Work required => Only one stretch of the data is wanted: the line containing "clkinvlp_4 19, dfxtp_4", the line containing "7.879 | 16820 |", and every line between them, copied exactly.

Available records =>

+++

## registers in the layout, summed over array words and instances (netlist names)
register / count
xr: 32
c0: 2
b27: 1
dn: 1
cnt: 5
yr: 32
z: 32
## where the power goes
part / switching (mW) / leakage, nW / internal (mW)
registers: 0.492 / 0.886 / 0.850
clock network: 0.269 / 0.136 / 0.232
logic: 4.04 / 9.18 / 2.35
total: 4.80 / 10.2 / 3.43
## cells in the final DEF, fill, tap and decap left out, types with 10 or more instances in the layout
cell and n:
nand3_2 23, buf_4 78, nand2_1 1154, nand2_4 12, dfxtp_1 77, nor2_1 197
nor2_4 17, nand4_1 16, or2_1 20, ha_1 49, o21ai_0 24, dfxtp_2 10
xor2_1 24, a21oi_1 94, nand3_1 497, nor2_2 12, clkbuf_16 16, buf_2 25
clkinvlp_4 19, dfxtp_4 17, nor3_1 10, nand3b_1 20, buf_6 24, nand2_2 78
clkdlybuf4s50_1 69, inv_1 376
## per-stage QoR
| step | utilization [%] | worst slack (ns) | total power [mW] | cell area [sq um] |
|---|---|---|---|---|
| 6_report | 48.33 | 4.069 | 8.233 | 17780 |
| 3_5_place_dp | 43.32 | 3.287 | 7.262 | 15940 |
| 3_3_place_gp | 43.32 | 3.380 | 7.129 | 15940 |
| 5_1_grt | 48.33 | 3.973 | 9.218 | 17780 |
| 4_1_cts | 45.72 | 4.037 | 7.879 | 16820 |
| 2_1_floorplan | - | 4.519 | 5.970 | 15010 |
Context: an optimization exercise on an open-source flow, tuned for small area, a short achievable clock period and few clock cycles per item. The choices shown serve that exercise and are no tape-out recipe.
Function was checked by simulation only, so behaviour that the tests miss may differ from the original.
Power is estimated from default activity; no workload was simulated.

## modulo_sec
module modulo_sec#(
  parameter SIZE = 16,
  parameter CALCULATION_OUT = 1'b0 )(
  input clk,
  input rst,
  input [(SIZE-1):0] divident,
  input [(SIZE-1):0] divisor,
  input start,
  output done,
  output [(SIZE-1):0] remainder);
==> flow/config.mk <==
export PLATFORM = sky130hd
export DESIGN_NAME = modulo_sec
export DESIGN_NICKNAME = modulo_sec
export VERILOG_FILES = /design/flow/design.v
export SDC_FILE = /design/flow/constraint.sdc
export NUM_CORES = 4
export LEC_CHECK = 0
export ABC_AREA = 1
export CAP_MARGIN = 20
export CORE_MARGIN = 2
export CORE_UTILIZATION = 40
export SETUP_SLACK_MARGIN = 1.4
export SLEW_MARGIN = 20
==> flow/constraint.sdc <==
create_clock -name core_clock -period 4.0 [get_ports {clk}]
set_input_delay 0.8000 -clock core_clock [delete_from_list [all_inputs] [get_ports {clk}]]
set_output_delay 0.8000 -clock core_clock [all_outputs]
set_load 0.01 [all_outputs]
standard.sh (not shown) runs the stock make flow with config.mk's settings and CLKGATE_MAP_FILE= SYNTH_SCRIPT=/design/flow/synth_recipe.tcl, a recipe that flattens the netlist after the stock synthesis.
==> flow/flow/run.sh <==
#!/bin/bash
# The standard layout, with plain buf_1 cells (not delay cells) as the port
# buffers and no dummy loads in the clock tree.
set -euo pipefail
bash standard.sh BUFFER_PORTS_ARGS="-buffer_cell sky130_fd_sc_hd__buf_1" \
  CTS_ARGS="-sink_clustering_enable -repair_clock_nets -dont_use_dummy_load" \
  finish > standard.log 2>&1
The first run ran to the end with no violations.
Testbench counts at the start, summed over its fixed seeds: cycles 6,344, items 1,280.
Next try:
Settings changed: ABC_AREA 1 to unset, SETUP_SLACK_MARGIN 1.4 to 1.5.
After rerunning: The new run went through all stages and came out clean. Clock skew decreases by 0.013 ns. Area after synthesis grows by 0.98%. Routed wire length stays the same.


== v6 ==
Another version of the RTL of modulo_sec (not shown whole).
Size in the first run: roughly 470 cells after synthesis, roughly 38 flip-flops, roughly 52 I/O pins.
// modulo_sec
module modulo_sec#(
  parameter SIZE = 16,
  parameter CALCULATION_OUT = 1'b0 )(
  input clk,
  input rst,
  input [(SIZE-1):0] divident,
  input [(SIZE-1):0] divisor,
  input start,
  output done,
  output [(SIZE-1):0] remainder);
  localparam CW = 4;   
  function [3:0] lzc;
    input [15:0] v;
    reg [3:0] z;
    reg [1:0] lz0, lz1, lz2, lz3, hi;
    begin
      z[3] = ~|v[15:12]; z[2] = ~|v[11:8]; z[1] = ~|v[7:4]; z[0] = ~|v[3:0];
      lz3 = {~v[15] & ~v[14], ~v[15] & (v[14] | ~v[13])};
      lz2 = {~v[11] & ~v[10], ~v[11] & (v[10] | ~v[9])};
      lz1 = {~v[7] & ~v[6], ~v[7] & (v[6] | ~v[5])};
      lz0 = {~v[3] & ~v[2], ~v[3] & (v[2] | ~v[1])};
      hi = {z[3] & z[2], z[3] & (~z[2] | z[1])};
      case (hi)
        2'd0: lzc = {hi, lz3};
        2'd1: lzc = {hi, lz2};
        2'd2: lzc = {hi, lz1};
        default: lzc = {hi, lz0};
      endcase
    end
  endfunction
  function [SIZE:0] sub_bk;
    input [SIZE-1:0] x, y;
    reg [SIZE-1:0] g, p, gn, pn;
    integer i, j, l;
    begin
      for (i = 0; i < SIZE; i = i + 1) begin
        g[i] = ~x[i] & y[i];
        p[i] = ~(x[i] ^ y[i]);
      end
      for (l = 0; (1 << l) < SIZE; l = l + 1) begin
        gn = g; pn = p;
        for (i = 0; i < SIZE; i = i + 1)
          if (((i + 1) % (2 << l)) == 0) begin
            j = i - (1 << l);
            gn[i] = g[i] | (p[i] & g[j]);
            pn[i] = p[i] & p[j];
          end
        g = gn; p = pn;
      end
      for (l = CW - 2; l >= 0; l = l - 1) begin
        gn = g; pn = p;
  ...
==> flow/config.mk <==
export PLATFORM = sky130hd
export DESIGN_NAME = modulo_sec
export DESIGN_NICKNAME = modulo_sec
export VERILOG_FILES = /design/flow/design.v
export SDC_FILE = /design/flow/constraint.sdc
export NUM_CORES = 4
export LEC_CHECK = 0
export ABC_AREA = 1
export CAP_MARGIN = 20
export CORE_MARGIN = 2
export CORE_UTILIZATION = 40
export CTS_CLUSTER_DIAMETER = 200
export CTS_CLUSTER_SIZE = 40
export SETUP_SLACK_MARGIN = 1.5
export SLEW_MARGIN = 20
==> flow/constraint.sdc <==
create_clock -name core_clock -period 4.0 [get_ports {clk}]
set_input_delay 0.8000 -clock core_clock [delete_from_list [all_inputs] [get_ports {clk}]]
set_output_delay 0.8000 -clock core_clock [all_outputs]
set_load 0.01 [all_outputs]
==> flow/flow/run.sh <==
#!/bin/bash
# The standard layout, with plain buf_1 cells (not delay cells) as the port buffers.
set -euo pipefail
bash standard.sh BUFFER_PORTS_ARGS="-buffer_cell sky130_fd_sc_hd__buf_1" finish > standard.log 2>&1
Testbench counts of v6, summed over its fixed seeds: cycles 6,344, items 1,280.
Input-level comparison between v7 and v6:
Settings: CTS_CLUSTER_DIAMETER removed (was 200); CORE_UTILIZATION changed from 40 to 65; CTS_CLUSTER_SIZE removed (was 40).
==> comparison <==
v7 finished end to end and its layout was clean on timing, DRC and antenna.
v6: PASS, flow complete, no timing, DRC or antenna violations
Overall die area of v7 falls short of that of v6 by more than a quarter.
The wire length number comes out higher for v6 vs v7.
Between v7 and v6, part of the power in combinational logic is higher for v7, v6 comes in under that.
Diff v6 -> v7 | total number of vias | increase of 3.8%
From v6 to v7 the numbers moved as follows: global routing usage on met1 rose by 14 points, depth of the critical timing path with buffers and inverters included fell by 2.
Number of buffers and inverters on the critical path down 1 in v7 wrt v6


## alpha
Starting RTL as in the previous note.
Design modulo_sec, start of the top module:
module modulo_sec#(
  parameter SIZE = 16,
  parameter CALCULATION_OUT = 1'b0 )(
  input clk,
  input rst,
  input [(SIZE-1):0] divident,
  input [(SIZE-1):0] divisor,
  input start,
  output done,
  output [(SIZE-1):0] remainder);
export LEC_CHECK = 0
export ABC_AREA = 1
export CAP_MARGIN = 20
export CORE_MARGIN = 2
export CORE_UTILIZATION = 40
export SETUP_SLACK_MARGIN = 1.65
export SLEW_MARGIN = 20
create_clock -name core_clock -period 4.0 [get_ports {clk}]
Scripts as last shown in full above: flow/flow/run.sh
Testbench counts of alpha, summed over its fixed seeds: cycles 6,344, items 1,280.
Inputs modified between alpha and beta:
- a change of SETUP_SLACK_MARGIN from 1.65 to 1.5
- an added TNS_END_PERCENT of 0
## What came out
| synthesized cell count | beta vs alpha | ≈ equal |. Relative to alpha, combinational group share of total power has decreased by 1.2 points in beta. Summary of beta over alpha: minimum clock period after layout now smaller, non-clock buffer count shows a reduction of 9.0%, wire length of the first global-routing pass decreased 5.5%. [beta] post-CTS resize count fell 17 relative to alpha.
Changes in gamma relative to beta:
- SETUP_SLACK_MARGIN: 1.5 -> 1.7
## What came out
gamma | stages: all done | timing, DRC, antenna: all pass
When the final numbers for beta and gamma were put side by side, the combinational group share of total power turned out to be greater in beta.
Compared with beta, in gamma met1 layer usage reported by global route decreased by 0.57 points relative to the old numbers, clock-buffer cell count roughly the same, arrival time of data at the critical path endpoint up 0.05 ns, share of the clock period used by the worst path grew by 0.73 points.
beta ended up with divisor[9] as its source of the critical timing path; gamma ended up with divisor[13].
Fraction of the core area covered by cells at the end of the flow in gamma is 0.77 points lower than in beta

-- afterwards: timing with drivers on the ports --
How much do the figures lean on ideal ports? The routed layouts below were timed once more, with nothing changed but the port constraints. Step 1: set_driving_cell puts a clkbuf_16 on clk and a buf_2 on each other input, an assumption about the parent block. Step 2 adds t to the input delays and takes it off the output delays; t is the mean of the earliest and latest rising clock arrival at the registers after step 1. Input paths then give back, and output paths get back, about the clock's delay inside the block. Three values: ideal ports, drivers, drivers and shift; two values: the first two.
run | t (ns) | slack for setup (ns) | worst hold slack (ns)
the first run of note 1 | 0.326 | 1.509 / 1.501 / 1.175 | 0.481 / 0.469 / 0.550
the second run of note 1 | 0.322 | 1.415 / 1.400 / 1.078 | 0.460 / 0.449 / 0.600
v6 | 0.328 | 1.588 / 1.595 / 1.268 | 0.463 / 0.455 / 0.559
v7 | 0.323 | 1.502 / 1.502 / 1.260 | 0.466 / 0.456 / 0.565
alpha | 0.326 | 1.592 / 1.598 / 1.273 | 0.467 / 0.459 / 0.578
beta | 0.327 | 1.607 / 1.614 / 1.287 | 0.462 / 0.455 / 0.551
gamma | 0.328 | 1.577 / 1.588 / 1.260 | 0.465 / 0.456 / 0.554
After both steps every run listed still meets setup and hold. The setup slack of the second run of note 1, which loses most, moves by -0.015 ns with the drivers and by -0.337 ns with both steps.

+++

Output of the exercise =>
clkinvlp_4 19, dfxtp_4 17, nor3_1 10, nand3b_1 20, buf_6 24, nand2_2 78
clkdlybuf4s50_1 69, inv_1 376
## per-stage QoR
| step | utilization [%] | worst slack (ns) | total power [mW] | cell area [sq um] |
|---|---|---|---|---|
| 6_report | 48.33 | 4.069 | 8.233 | 17780 |
| 3_5_place_dp | 43.32 | 3.287 | 7.262 | 15940 |
| 3_3_place_gp | 43.32 | 3.380 | 7.129 | 15940 |
| 5_1_grt | 48.33 | 3.973 | 9.218 | 17780 |
| 4_1_cts | 45.72 | 4.037 | 7.879 | 16820 |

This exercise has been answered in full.